First time poster, long time lurker. This seems to be an excellent community, so I figured I should stop beating around the bush and just join already.

Cliffs-notes for my background; I'm a life-long camper and mountain biker, but only within the past 2 years have been doing any sort of backcountry travel. My outings usually consist of 1 to 3 night backpacking in all 4 seasons on the trails of southern Ontario.

My current pack is a Gregory Z-65, size large, which covers most of the bases I feel I need, except it just doesn't fit me properly. The torso length is too long and non-adjustable, so even when loaded sparingly (20-25 lbs) I end up with terrible aches and pains all up and down my back and shoulders. Therefore, I'm in the market for a new pack, and I'm hoping you guys can steer me in the right direction.

My thoughts for a new pack are:

-Around 70 litres capacity, with enough stability and padding to carry 40lbs. I am out with my g/f a lot and hike in all 4 seasons, so I need the capacity to get a big puffy winter bag in the bottom and well as the other paraphernalia that goes along with winter camping. My current pack sits around 72 litres, and everything fits with a bit of a squeeze, with a couple large things strapped to the outside.

-Adjustable torso length would be nice.

-Base weight for the summer is around 20 lbs, which goes up to 35 or so for the winter.

-Lots of pockets and compartments are ok, but I prefer a pack with no sleeping bag compartment. My strategy involves throwing all my sleeping gear (bag, pad, thermals, socks) into a dry bag and tossing it at the bottom of the pack. Most sleeping bag compartments I've seen aren't big enough to hold this package. Ideally, the main body will just be one big compartment.

-Weight of around 4 lbs for the pack, but if it carries the weight properly then heavier is acceptable.

-Good build quality. I'm a firm believer of the 'buy cheap, buy twice' philosophy.


Packs that have caught my eye so far:

-Mystery Ranch Trance XXX. Looks like it hits just about every bullet point but at 350$, on the expensive side. Reviews for MR tell me its worth it.

-Go Lite Quest (2011). Attractive capacity, weight, and price (hard  to beat at 79$ right now), but dubious durability.

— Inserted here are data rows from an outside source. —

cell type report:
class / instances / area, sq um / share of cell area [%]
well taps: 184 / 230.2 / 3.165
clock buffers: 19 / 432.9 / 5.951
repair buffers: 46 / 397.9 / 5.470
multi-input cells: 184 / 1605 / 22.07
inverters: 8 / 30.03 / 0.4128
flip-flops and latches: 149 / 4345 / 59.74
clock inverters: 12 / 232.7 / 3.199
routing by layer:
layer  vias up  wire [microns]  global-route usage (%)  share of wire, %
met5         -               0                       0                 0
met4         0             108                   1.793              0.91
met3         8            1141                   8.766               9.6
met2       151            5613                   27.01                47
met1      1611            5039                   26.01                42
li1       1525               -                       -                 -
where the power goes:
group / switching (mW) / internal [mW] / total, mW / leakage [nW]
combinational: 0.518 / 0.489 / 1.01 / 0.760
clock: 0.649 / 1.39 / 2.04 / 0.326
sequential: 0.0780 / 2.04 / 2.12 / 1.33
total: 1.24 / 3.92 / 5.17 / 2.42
**design/flow/run.sh**
```bash
#!/bin/bash
# OpenROAD 26Q1-2900-gdf79404cd8, Yosys 0.63+post, stock flow scripts
make -C /OpenROAD-flow-scripts/flow DESIGN_CONFIG=/design/flow/config.mk WORK_HOME=/design/flow/orfs finish
```
**design/flow/config.mk**
```make
export PLATFORM = sky130hd
export DESIGN_NAME = FSM1
export DESIGN_NICKNAME = FSM1
export VERILOG_FILES = /design/flow/design.v
export SDC_FILE = /design/flow/constraint.sdc
export NUM_CORES = 4
export LEC_CHECK = 1
export CORE_AREA = 10 10 86 86
export DIE_AREA = 0 0 96 96
```
**design/flow/constraint.sdc**
```tcl
current_design FSM1

set clk_period 1.1
set clk_io_pct 0.2

create_clock -name clk0 -period $clk_period [get_ports {clock}]

set non_clock_inputs [all_inputs -no_clocks]
set_input_delay [expr $clk_period * $clk_io_pct] -clock clk0 $non_clock_inputs
set_output_delay [expr $clk_period * $clk_io_pct] -clock clk0 [all_outputs]
```
**design/flow/design.v**
```verilog
module FSM1(clock, reset, w, z, stateLED);
    input clock;
    input reset;
    input w;
    output reg z;
    output[8:0] stateLED;
    reg [8:0] present;
    reg [8:0] next;
    parameter A = 9'b000000001;
    parameter B = 9'b000000010;
    parameter C = 9'b000000100;
    parameter D = 9'b000001000;
    parameter E = 9'b000010000;
    parameter F = 9'b000100000;
    parameter G = 9'b001000000;
    parameter H = 9'b010000000;
    parameter I = 9'b100000000;
    parameter w0 = 1'b0;
    parameter w1 = 1'b1;
    assign stateLED = present;
    always @(present, w)
    begin
        case(present)
        A:
        begin
            case(w)
            w0: next = B;
            w1: next = F;
            endcase
        end
        B:
        begin
            case(w)
            w0: next = C;
            w1: next = F;
            endcase
        end
        C:
        begin
            case(w)
            w0: next = D;
            w1: next = F;
            endcase
        end
        D:
        begin
            case(w)
            w0: next = E;
            w1: next = F;
            endcase
        end
        E:
        begin
            case(w)
            w0: next = E;
            w1: next = F;
            endcase
        end
        F:
        begin
            case(w)
            w0: next = B;
            w1: next = G;
            endcase
        end
        G:
        begin
            case(w)
            w0: next = B;
            w1: next = H;
            endcase
        end
        H:
        begin
            case(w)
            w0: next = B;
            w1: next = I;
            endcase
        end
        I:
        begin
            case(w)
            w0: next = B;
            w1: next = I;
            endcase
        end
        endcase
    end
    always @(posedge clock)
    begin
        if(present==E || present==I)
            z = 1'b1;
        else
            z = 1'b0;
    end
    always @(posedge clock)
    begin
        if (reset==1'b0)  
            present = A;  
        else
            present = next;
    end
endmodule
```
==> impl_metrics.ini <==
; flow metrics
[route]
antenna_cells = 0
wirelength_um = 1683
routed_via_density = 3.379
vias = 588
drc = 0
antenna_left = 0
drtIter0Drc = 38
wire_per_inst_um = 9.672
firstDrtPassIters = 4

[final_layout]
finalInstanceArea_sq_um = 1049
syn_to_final_growth_pct = 55.76
regArea_sq_um = 330.3
combGateArea_sq_um = 321.6
drive_gt1_frac = 0.3333
n_fill_cell = 617

[critical_path]
crit_fanout = 2
rrSetupSlack_ns = -0.11
cp_slowest_cell = or4_4
rr_worst_depth = 3
endpoint_kind = flop
critPathArrivalTime_ns = 1.34
crit_required_ns = 1.24
path_buffers = 0
crit_chain = or2_4 > or4_4 > nor4_2
startpoint_type = flop
crit_family = simple AND/OR/NAND/NOR gates
rr_startpoint = present[0]$_SDFF_PN1_
slowest_delay_ns = 0.42
crit_type = flop to flop
timing.rr.end = z$_DFF_P_

[pwr]
switchingPower_mw = 0.1971
p_int_mw = 0.7666
power.density_nw_per_um2 = 919.1
swShare = 0.2045
pwr-share-clk = 0.473
finalPower_mw = 0.9637
seq_power_share = 0.417
combPwrFrac = 0.110
cellLeakagePower_nw = 0.4742
peakVddDrop_mv = 0.4521

[synth]
post-synth-top-count-cell = dfxtp_1
yosys_area_sq_um = 673.1
ys_types = 27
netlist.area_leader.share = 0.2974
synthCells = 72
top_cells_by_count = 10 x dfxtp_1, 8 x and2_1, 8 x dlxtn_1, 5 x o21ai_0
ys_warn_count = 1
ys_cells = 72
async_reset_ff_frac = 0
synthTopCellsByArea = dfxtp_1 30%, dlxtn_1 18%, and2_1 7.4%
synth.avg_cell_area_sq_um = 9.349
ys_ff = 18
synth-edff-count = 0
synth_area_leader_cell = dfxtp_1
syn_area_sq_um = 673.1
dominantRegCellSynth = dfxtp_1

[floorplanning]
die_width_um = 96
chipHeight_um = 96
die-area_sq_um = 9216
rows = 27
ios = 13
core_area_sq_um = 5540
fp_util = 0.1215

[worst_hold_path]
holdPathStages = 2
hp-start = present[7]$_SDFF_PN0_
min_to = z$_DFF_P_
min_path_type = flop to flop

[final_timing]
slew_headroom = 0.6407
fin_crit_ns = 1.206
untimed_endpoints = 8
hold_ws_ns = 0.5361
fmax_mhz = 829.0
post-route-period-util = 1.097
setup_ws_ns = -0.1062
rsz0062_at_grt = true
slew_viol_final = 0
hold_viol = 0
unclocked_pins = 8
clock_skew_ns = 0.006817
worst_pin_slew_ns = 0.5389
final-setup-viol-count = 1
fin_tns_setup_ns = -0.1062

[cts]
cts_root_buf = clkbuf_8
ctsHoldBuffers = 0
cts_buffers = 3
h-tree-depth = 1
cts_tree = yes
path_clk_slew_ns = 0.05
clk_path_buf_depth = 2
clk_latency_ns = 0.24

[place]
routabilityCongestion = 0.8152
io_buffer_count = 12
placed_area_sq_um = 953.4
dp_hpwl_um = 1275

[grt]
grt_pass1_wl_um = 2704
grt_pass1_vias = 595
grt_max_degree = 11
grt-ovfl-total = 0
antenna_found_initial = 0
grt_use_total = 0.03765

[job]
max-cap-violations = 0
warnings = 28

[outcome]
violations = setup timing
status = complete, but fails checks
--- ./run.sh ---
#!/bin/bash
# OpenROAD 26Q1-2900-gdf79404cd8, Yosys 0.63+post, stock flow scripts
make -C /OpenROAD-flow-scripts/flow DESIGN_CONFIG=/design/flow/config.mk WORK_HOME=/design/flow/orfs finish
--- ./design.v ---
module lfsr_7 (
    input   logic       clk,
    input   logic       rst,
    input   logic       en,
    output  logic [6:0] data_out
);
logic [6:0] sreg;
always_ff @ (posedge clk, posedge rst)
    if (rst)
        sreg <= 7'b1;
    else if(en)
        sreg <= {sreg[5:0], sreg[6] ^ sreg[2]};   
assign data_out = sreg;
endmodule
--- ./config.mk ---
export PLATFORM = sky130hd
export DESIGN_NAME = lfsr_7
export DESIGN_NICKNAME = lfsr_7
export VERILOG_FILES = /design/flow/design.v
export SDC_FILE = /design/flow/constraint.sdc
export NUM_CORES = 4
export LEC_CHECK = 1
export CORE_AREA = 10 10 70 70
export DIE_AREA = 0 0 80 80
--- ./constraint.sdc ---
current_design lfsr_7

set clk_period 1.0
set clk_io_pct 0.2

create_clock -name clk0 -period $clk_period [get_ports {clk}]

set non_clock_inputs [all_inputs -no_clocks]
set_input_delay [expr $clk_period * $clk_io_pct] -clock clk0 $non_clock_inputs
set_output_delay [expr $clk_period * $clk_io_pct] -clock clk0 [all_outputs]
==> notes.md <==
Status on the layout run. The run finished, with violations left. The final reports fail on setup timing. The detailed placer reported the number of placed instances as 80.

Setup repair after global routing could not meet its margin everywhere. Sum of routed wire length over all layers landed at 665 µm. The worst setup path is captured at a primary output.

The most critical setup path has its endpoint at data_out[0]. Synthesized netlist cell count landed at 18. The library cells used most frequently in the layout, excluding fill and tap cells, are buf_2, buf_4, mux2_4, dfrtp_1, clkbuf_4. Initial core utilization landed at 0.0875. Insertion delay of the later-clocked pin in the worst-skew pair landed at 0.25 ns. Counting the buffers created by CTS gives 3. Worst IR drop on VDD landed at slightly below 1000 µV. Per the CTS log, the root buffer master is clkbuf_4. The power report puts the leakage power at 0.000233 µW. At the pin with the least slew margin, the transition time is approximately 0.26 ns.

Height of the die landed at approximately 80 µm. Endpoint arrival time on the critical path landed at 0.86 ns. Width of the die landed at roughly 80 µm. Ranked by total cell area, the synthesized netlist is headed by dfrtp_1, mux2_4, dfstp_2. The largest individual stage delay along the critical path comes from the cell dfstp_2. Tally of yosys warning messages landed at 1.

Number of flip-flops under the largest register name landed at 7. Minimum setup slack in the final design landed at -0.0610 ns. Starting DRC count in detailed routing landed at 2. Total iterations of the first detailed-routing run landed at 2. The STA report counts the stages on the worst setup path as 1. Worst relative slew slack landed at 0.828. Per the timing report, the most critical flop-to-flop path finishes at sreg[2]$_DFFE_PP0P_.

Antenna diode count landed at 0. Part of the Yosys area used for sequential elements landed at 0.590. Post-detailed-route via-to-cell ratio landed at about 2.4. Number of cells in the yosys synthesis report landed at 18.

The congestion estimate from routability-driven global placement came to 0.751. Across the run, the number of max-cap violations was 0. Area share of the largest cell type after synthesis landed at 0.502. Area of all placed cells without fillers landed at 493 µm². Number of cells on the worst reg-to-reg path landed at 2. The placed instances occupy a cell area of 495 µm². The finished layout holds 84 standard cells, fillers aside. Fraction of final layout cells with drive strength greater than 1 landed at 0.658. According to the floorplan log, the row count is 21. During I/O placement, the number of pins put on the boundary was 10. The signal on the critical path passes through buf_2. Global routing finished with a remaining overflow of 0. Half-perimeter wire length of the detailed placement result landed at just over 500 µm. Clock sink count landed at 7. The number of antenna violations at the first check in global routing is 0. Based on the critical path, the design can be clocked at up to 943 MHz. Across all register-to-register paths, the minimum setup slack is 0.11 ns. Final worst clock skew landed at between 0.003 and 0.004 ns.

Detail-routed net length per standard cell landed at 7.92 µm. Counting both buffers and inverters, the worst setup path holds a total of 1. Maximum net fanout on the critical path landed at 2. Delay contributed by the slowest stage of the critical path landed at 0.52 ns.

Count of state elements after synthesis landed at 7. First-pass GRT wire length landed at ~1100 µm. The worst setup path is launched from a flop. Among cell families on the critical path, the largest total delay comes from flip-flops.

Across every metal layer, demand over resource in global routing totals 0.0223. For the worst reg-to-reg path, the startpoint reported by OpenROAD is sreg[2]$_DFFE_PP0P_. Number of different library cells in the post-synthesis netlist landed at 8. Chip area from the yosys synthesis statistics landed at ~300 µm². The total area inside the core boundary comes to 3420 µm². Clock transition at the registers of the reported paths landed at 0.05 ns. Data required time of the critical path landed at 0.80 ns. Worst-case clock buffer depth landed at 2.

Total number of warnings across the stage logs landed at 27. In the finished design, the share of the clock period the worst path needs comes to 1.06. TritonCTS built the clock tree. The launch point of the critical path was reported as sreg[0]$_DFFE_PP1P_. The final report lists the setup-violating endpoint count as 1. Power density over cell area landed at 2860 nW/µm². During placement, the flow inserted port buffers numbering 9. Per the run report, area growth between synthesis and finish was 64.9%.

The most critical min-delay path falls under input port to asynchronous set/reset pin. In this run the full chip footprint comes out at about 6400 µm². Number of nets with antenna violations after detailed routing landed at 0. Total number of vias landed at 201. CTS built an H-tree with a depth of 1. Minimum period implied by the final worst setup slack landed at approximately 1.1 ns. Number of failing hold endpoints at the final stage landed at 0. Total DRC errors in the routed layout landed at 0. The via count of the first global-routing pass is 239. The registers reported with the highest flop counts are sreg (7). After clock tree synthesis, the flow added hold-fix buffers numbering 0.

Max-slew check failures listed in the final report amount to 0. Entering global routing, the biggest net connects 9 pins. Sorting the Yosys area breakdown by cell type puts at the top dfrtp_1. After synthesis, the mean cell area works out to 16.6 µm². Total chip power landed at 1410 µW.

Post-synth design cell area landed at approximately 300 µm². Ranked by flip-flop count, first place goes to sreg. Looking at the setup timing report, the critical path kind is flop to primary output.
==> through the flow <==
step / setup TNS, ns / setup WS [ns] / util / hold WS, ns
3_3_place_gp: -1.83 / -0.260 / 0.145 / 0.438
5_1_grt: -0.107 / -0.107 / 0.144 / 0.193
2_1_floorplan: 0 / 0.241 / - / 0.00267
4_1_cts: -0.0820 / -0.0820 / 0.145 / 0.171
6_report: -0.0610 / -0.0610 / 0.144 / 0.168
3_5_place_dp: -1.86 / -0.262 / 0.145 / 0.446
==> layer usage <==
layer  global-route usage  vias up  share of wire  wire, µm
met5                    0        -              0         0
met2               0.0345        8           0.49       324
li1                     -       99              -         -
met4              0.00880        0          0.014         9
met3               0.0114        2          0.072        48
met1               0.0256       92           0.42       282
==> kinds of logic after synthesis <==
| kind of cell | count (synthesis) | share of synthesized area |
|---|---|---|
| multiplexers | 6 | 0.301 |
| AND/OR/NAND/NOR | 1 | 0.0125 |
| flip-flops | 7 | 0.590 |
| XOR/XNOR | 1 | 0.0293 |
| buffers and inverters | 2 | 0.0502 |
| AND-OR/OR-AND | 1 | 0.0167 |
==> report_power, final <==
group          internal [µW]  switching, µW  leakage [µW]  total [µW]
registers                438           61.6     0.0000774         500
clock network            152            106     0.0000150         258
logic                    461            190      0.000141         651
==> cell type report <==
| type | count | area [µm²] |
|---|---|---|
| Fill cell | 406 | 2920 |
| Sequential cell | 7 | 176 |
| Timing Repair Buffer | 17 | 121 |
| Multi-Input combinational cell | 9 | 108 |
| Tap cell | 46 | 57.6 |
| Clock buffer | 4 | 26.3 |
| Inverter | 1 | 3.75 |
==> how the worst min path moves through the flow <==
stage | startpoint | end | slack [ns] | cells past startpoint
finish | rst | sreg[6]$_DFFE_PP0P_ | 0.17 | 2
global route | rst | sreg[2]$_DFFE_PP0P_ | 0.19 | 2
CTS | rst | sreg[2]$_DFFE_PP0P_ | 0.17 | 2
==> timing repair <==
action,in CTS,in global routing
resized,21,2
endpoints found under the setup margin,7,7
pin swaps,0,0
setup buffers,1,0
gates cloned,0,0
==> Yosys cell counts (all sizes together) <==
library cell,count
buf,1
inv,1
a21oi,1
xnor2,1
dfstp,1
nor2,1
mux2,6
dfrtp,6
No activity file was given, so power comes from the tool's default toggle rates.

-ULA Circuit. Their website says max load is 35lbs, which I can see myself exceeding in the winter.

-Osprey Kestrel 68.


Any other manufacturers I'm missing? As always, I'd like to try it on before I buy, but as long as the retailer has a acceptable return policy I'm fine with ordering online. I have a few big box retailers near me (MEC, Bass Pro, SAIL) as well as an indie store that stocks Osprey, TNF and Vaude equipment.

Thanks for your help!

8:21 a.m. on May 30, 2012 (EDT)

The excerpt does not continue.